The IHS Markit Index and Survey measures how people feel about their current situation. The June reading changed from 43.8 from 42.6, indicating that households are the most pessimistic about their finances than they have been in three months.
Reports have linked this to the latest Consumer Price Index readings combined with inflation and interest rate expectations. It is no surprise that with weakening economic indicators and an uncertain political outlook that sentiment is falling.
The fall in the British pound, following the 2016 Brexit vote, is seemingly being blamed for this fall in consumer confidence and climb in inflation. Prior to the referendum last June, official inflation was just 0.3%.
Whilst the pound has recovered slightly from it’s tumble post General Election, general sentiment regarding the currency and the general political and economic situation, is weak. Following the Brexit shock the fall in sterling pushed up the cost of imported goods.
Higher interest rates and inflation expectations
The IHS Market survey also showed that 58% of respondents expect the Bank of England’s Monetary Policy Committee (MPC) to raise interest rates in 12 months’ time. Following the Brexit vote, less than half of the number of people expected this to happen, suggesting consumers were unprepared for the economic hardship that was coming their way.
Consumers might not be wrong to expect a rate hike in the next year. Minutes from the MPC’s June meeting showed that three members (of eight) voted for a rate increase.

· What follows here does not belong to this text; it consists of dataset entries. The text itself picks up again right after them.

## delta
==> flow/design.v <==
`timescale 1ns / 1ps
module rrc_filter #(
	parameter WIDTH = 9
)(
	input logic clk,
	input logic rst,
	input logic signed [WIDTH-1:0] filter_in,
	output logic signed [WIDTH-1:0] filter_out
);
	logic signed [WIDTH-1:0] shift_reg_out [0:31];
	logic signed [2*WIDTH-1:0] mul_sum [0:32];
	logic signed [23:0] acc_sum;
	integer i;
	always @(posedge clk or posedge rst) begin
		if(rst) begin
			for(i = 0; i < 32; i=i+1) begin
				shift_reg_out[i] <= 9'b0;
			end
		end
		else begin
			shift_reg_out[0] <= filter_in;
			for(i = 0; i < 31; i=i+1) begin
				shift_reg_out[i+1] <= shift_reg_out[i];
			end
		end
	end
	multiplier_9b #(.WIDTH(9)) MUL0(.mul_in(filter_in), .coefficient(9'd0), .mul_out(mul_sum[0]));
	multiplier_9b #(.WIDTH(9)) MUL1(.mul_in(shift_reg_out[0]), .coefficient(-9'd1), .mul_out(mul_sum[1]));
	multiplier_9b #(.WIDTH(9)) MUL2(.mul_in(shift_reg_out[1]), .coefficient(9'd1),.mul_out(mul_sum[2]));
	multiplier_9b #(.WIDTH(9)) MUL3(.mul_in(shift_reg_out[2]), .coefficient(9'd0),.mul_out(mul_sum[3]));
	multiplier_9b #(.WIDTH(9)) MUL4(.mul_in(shift_reg_out[3]), .coefficient(-9'd1),.mul_out(mul_sum[4]));
	multiplier_9b #(.WIDTH(9)) MUL5(.mul_in(shift_reg_out[4]), .coefficient(9'd2),.mul_out(mul_sum[5]));
	multiplier_9b #(.WIDTH(9)) MUL6(.mul_in(shift_reg_out[5]), .coefficient(9'd0),.mul_out(mul_sum[6]));
	multiplier_9b #(.WIDTH(9)) MUL7(.mul_in(shift_reg_out[6]), .coefficient(-9'd2),.mul_out(mul_sum[7]));
	multiplier_9b #(.WIDTH(9)) MUL8(.mul_in(shift_reg_out[7]), .coefficient(9'd2),.mul_out(mul_sum[8]));
	multiplier_9b #(.WIDTH(9)) MUL9(.mul_in(shift_reg_out[8]), .coefficient(9'd0),.mul_out(mul_sum[9]));
	multiplier_9b #(.WIDTH(9)) MUL10(.mul_in(shift_reg_out[9]), .coefficient(-9'd6),.mul_out(mul_sum[10]));
	multiplier_9b #(.WIDTH(9)) MUL11(.mul_in(shift_reg_out[10]), .coefficient(9'd8),.mul_out(mul_sum[11]));
	multiplier_9b #(.WIDTH(9)) MUL12(.mul_in(shift_reg_out[11]), .coefficient(9'd10),.mul_out(mul_sum[12]));
	multiplier_9b #(.WIDTH(9)) MUL13(.mul_in(shift_reg_out[12]), .coefficient(-9'd28),.mul_out(mul_sum[13]));
	multiplier_9b #(.WIDTH(9)) MUL14(.mul_in(shift_reg_out[13]), .coefficient(-9'd14),.mul_out(mul_sum[14]));
	multiplier_9b #(.WIDTH(9)) MUL15(.mul_in(shift_reg_out[14]), .coefficient(9'd111),.mul_out(mul_sum[15]));
	multiplier_9b #(.WIDTH(9)) MUL16(.mul_in(shift_reg_out[15]), .coefficient(9'd196),.mul_out(mul_sum[16]));
	multiplier_9b #(.WIDTH(9)) MUL17(.mul_in(shift_reg_out[16]), .coefficient(9'd111),.mul_out(mul_sum[17]));
	multiplier_9b #(.WIDTH(9)) MUL18(.mul_in(shift_reg_out[17]), .coefficient(-9'd14),.mul_out(mul_sum[18]));
	multiplier_9b #(.WIDTH(9)) MUL19(.mul_in(shift_reg_out[18]), .coefficient(-9'd28),.mul_out(mul_sum[19]));
	multiplier_9b #(.WIDTH(9)) MUL20(.mul_in(shift_reg_out[19]), .coefficient(9'd10),.mul_out(mul_sum[20]));
	multiplier_9b #(.WIDTH(9)) MUL21(.mul_in(shift_reg_out[20]), .coefficient(9'd8),.mul_out(mul_sum[21]));
	multiplier_9b #(.WIDTH(9)) MUL22(.mul_in(shift_reg_out[21]), .coefficient(-9'd6),.mul_out(mul_sum[22]));
	multiplier_9b #(.WIDTH(9)) MUL23(.mul_in(shift_reg_out[22]), .coefficient(9'd0),.mul_out(mul_sum[23]));
	multiplier_9b #(.WIDTH(9)) MUL24(.mul_in(shift_reg_out[23]), .coefficient(9'd2),.mul_out(mul_sum[24]));
	multiplier_9b #(.WIDTH(9)) MUL25(.mul_in(shift_reg_out[24]), .coefficient(-9'd2),.mul_out(mul_sum[25]));
	multiplier_9b #(.WIDTH(9)) MUL26(.mul_in(shift_reg_out[25]), .coefficient(9'd0),.mul_out(mul_sum[26]));
	multiplier_9b #(.WIDTH(9)) MUL27(.mul_in(shift_reg_out[26]), .coefficient(9'd2),.mul_out(mul_sum[27]));
	multiplier_9b #(.WIDTH(9)) MUL28(.mul_in(shift_reg_out[27]), .coefficient(-9'd1),.mul_out(mul_sum[28]));
	multiplier_9b #(.WIDTH(9)) MUL29(.mul_in(shift_reg_out[28]), .coefficient(9'd0),.mul_out(mul_sum[29]));
	multiplier_9b #(.WIDTH(9)) MUL30(.mul_in(shift_reg_out[29]), .coefficient(9'd1),.mul_out(mul_sum[30]));
	multiplier_9b #(.WIDTH(9)) MUL31(.mul_in(shift_reg_out[30]), .coefficient(-9'd1),.mul_out(mul_sum[31]));
	multiplier_9b #(.WIDTH(9)) MUL32(.mul_in(shift_reg_out[31]), .coefficient(9'd0),.mul_out(mul_sum[32]));
	always_comb begin : accumulate_sum
		acc_sum = mul_sum[0] + mul_sum[1] + mul_sum[2] + mul_sum[3] + mul_sum[4] + 
		mul_sum[5] + mul_sum[6] + mul_sum[7] + mul_sum[8] + mul_sum[9] + 
		mul_sum[10] + mul_sum[11] + mul_sum[12] + mul_sum[13] + mul_sum[14] + 
		mul_sum[15] + mul_sum[16] + mul_sum[17] + mul_sum[18] + mul_sum[19] + 
		mul_sum[20] + mul_sum[21] + mul_sum[22] + mul_sum[23] + mul_sum[24] + 
		mul_sum[25] + mul_sum[26] + mul_sum[27] + mul_sum[28] + mul_sum[29] + 
		mul_sum[30] + mul_sum[31] + mul_sum[32];  
	end
	logic signed [15:0] trunc_frac_sum;
	assign trunc_frac_sum = acc_sum[23:8];
	always_ff @( posedge clk or posedge rst ) begin : blockName
		if(rst) begin
			filter_out <= 0;
		end
		else if(trunc_frac_sum > 255) begin
			filter_out <= 255;
		end
		else if(trunc_frac_sum < -256) begin
			filter_out <= -256;
		end
		else begin
			filter_out <= trunc_frac_sum;
		end
	end
endmodule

Rates currently stand at 0.25%.
Usually the Bank of England would look to raise interest rates given the continuing climb above the inflation target. However, these results not only suggest the MPC will have to wait longer but that they will also be unable to inject more cash into the economy. This would perhaps not be a bad thing, in the long run.

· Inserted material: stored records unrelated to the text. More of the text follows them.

File: run.sh
#!/bin/bash
# the make line also repeats each setting of config.mk as NAME=value (left out here)
make -C /OpenROAD-flow-scripts/flow DESIGN_CONFIG=/design/flow/config.mk WORK_HOME=/design/flow/orfs CLKGATE_MAP_FILE= finish
File: config.mk
export PLATFORM = sky130hd
export DESIGN_NAME = fir_7_7
export DESIGN_NICKNAME = fir_7_7
export VERILOG_FILES = /design/flow/design.v
export SDC_FILE = /design/flow/constraint.sdc
export NUM_CORES = 4
export LEC_CHECK = 0
export ABC_AREA = 1
export CAP_MARGIN = 20
export CORE_ASPECT_RATIO = 1.33
export CORE_MARGIN = 2
export CORE_UTILIZATION = 72
export CTS_CLUSTER_DIAMETER = 209
export CTS_CLUSTER_SIZE = 99
export SETUP_SLACK_MARGIN = 0.44
export SLEW_MARGIN = 20
export TNS_END_PERCENT = 10
File: constraint.sdc
create_clock -name core_clock -period 4.2 [get_ports {clk}]
set_input_delay 0.8400 -clock core_clock [delete_from_list [all_inputs] [get_ports {clk}]]
set_output_delay 0.8400 -clock core_clock [all_outputs]
set_load 0.01 [all_outputs]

One of the major products contributing to the increase in inflation this month was apparently package holidays, highlighting the growing cost of foreign travel at current sterling prices. The second product highlighted by the Office of National Statistics to be contributing to inflation was computer games.
We’re fairly sure that consumers have been feeling the pinch regardless of whether they like a trip to Brittany or enjoy a late-night session of World of Warcraft. Wage growth consistently fails to keep up with inflation and the UK’s household debt to income ratio shows Brits are consistently spending more than they are earning.

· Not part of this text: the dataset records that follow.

`design/flow/run.sh`:
```
#!/bin/bash
# the make line also repeats each setting of config.mk as NAME=value (left out here)
make -C /OpenROAD-flow-scripts/flow DESIGN_CONFIG=/design/flow/config.mk WORK_HOME=/design/flow/orfs CLKGATE_MAP_FILE= finish
```
`design/flow/config.mk`:
```
export PLATFORM = sky130hd
export DESIGN_NAME = brain_m
export DESIGN_NICKNAME = brain_m
export VERILOG_FILES = /design/flow/design.v
export SDC_FILE = /design/flow/constraint.sdc
export NUM_CORES = 4
export LEC_CHECK = 0
export CAP_MARGIN = 20
export CELL_PAD_IN_SITES_GLOBAL_PLACEMENT = 0
export CORE_MARGIN = 2
export CORE_UTILIZATION = 72
export CTS_CLUSTER_DIAMETER = 353
export CTS_CLUSTER_SIZE = 24
export HOLD_SLACK_MARGIN = 0.28
export PLACE_DENSITY_LB_ADDON = 0.01
export SETUP_SLACK_MARGIN = 0.51
export SLEW_MARGIN = 25
```
`design/flow/constraint.sdc`:
```
create_clock -name core_clock -period 3.9 [get_ports {clk}]
set_input_delay 0.7800 -clock core_clock [delete_from_list [all_inputs] [get_ports {clk}]]
set_output_delay 0.7800 -clock core_clock [all_outputs]
set_load 0.01 [all_outputs]
```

There are some major long-term indicators that suggest consumers have been suffering from climbing inflation for some time. But, there has been little official recognition of this, in other words we have been experiencing stealth inflation.
Inflation is as violent as a mugger, as frightening as an armed robber and as deadly as a hit-man Ronald Reagan
Inflation no longer so stealthy
Whilst Brexit, a hung parliament and the subsequent weak pound are being blamed for the rise in inflation and fall in consumer sentiment, make no mistake that inflation has been making its way into the market in a variety of ways for many years now. It is also at a much higher level than the Consumer Price Index would have us believe.
The first example is the CPIH which a measure of how much manufacturers are having to pay for raw materials and energy. Prices were up 15.6% in a year, in April and 11.6% in May. How this really feeds through to consumers though is not just through price rises as is measured by the CPI, but by what we call a stealth form of inflation a fall in quality and increase in price.
[inflation] will lead to a decline in the quality of goods and of service to consumers, since consumers often resist price increases less when they occur in the form of downgrading of quality. Murray Rothbard, What Has Government Done to Our Money?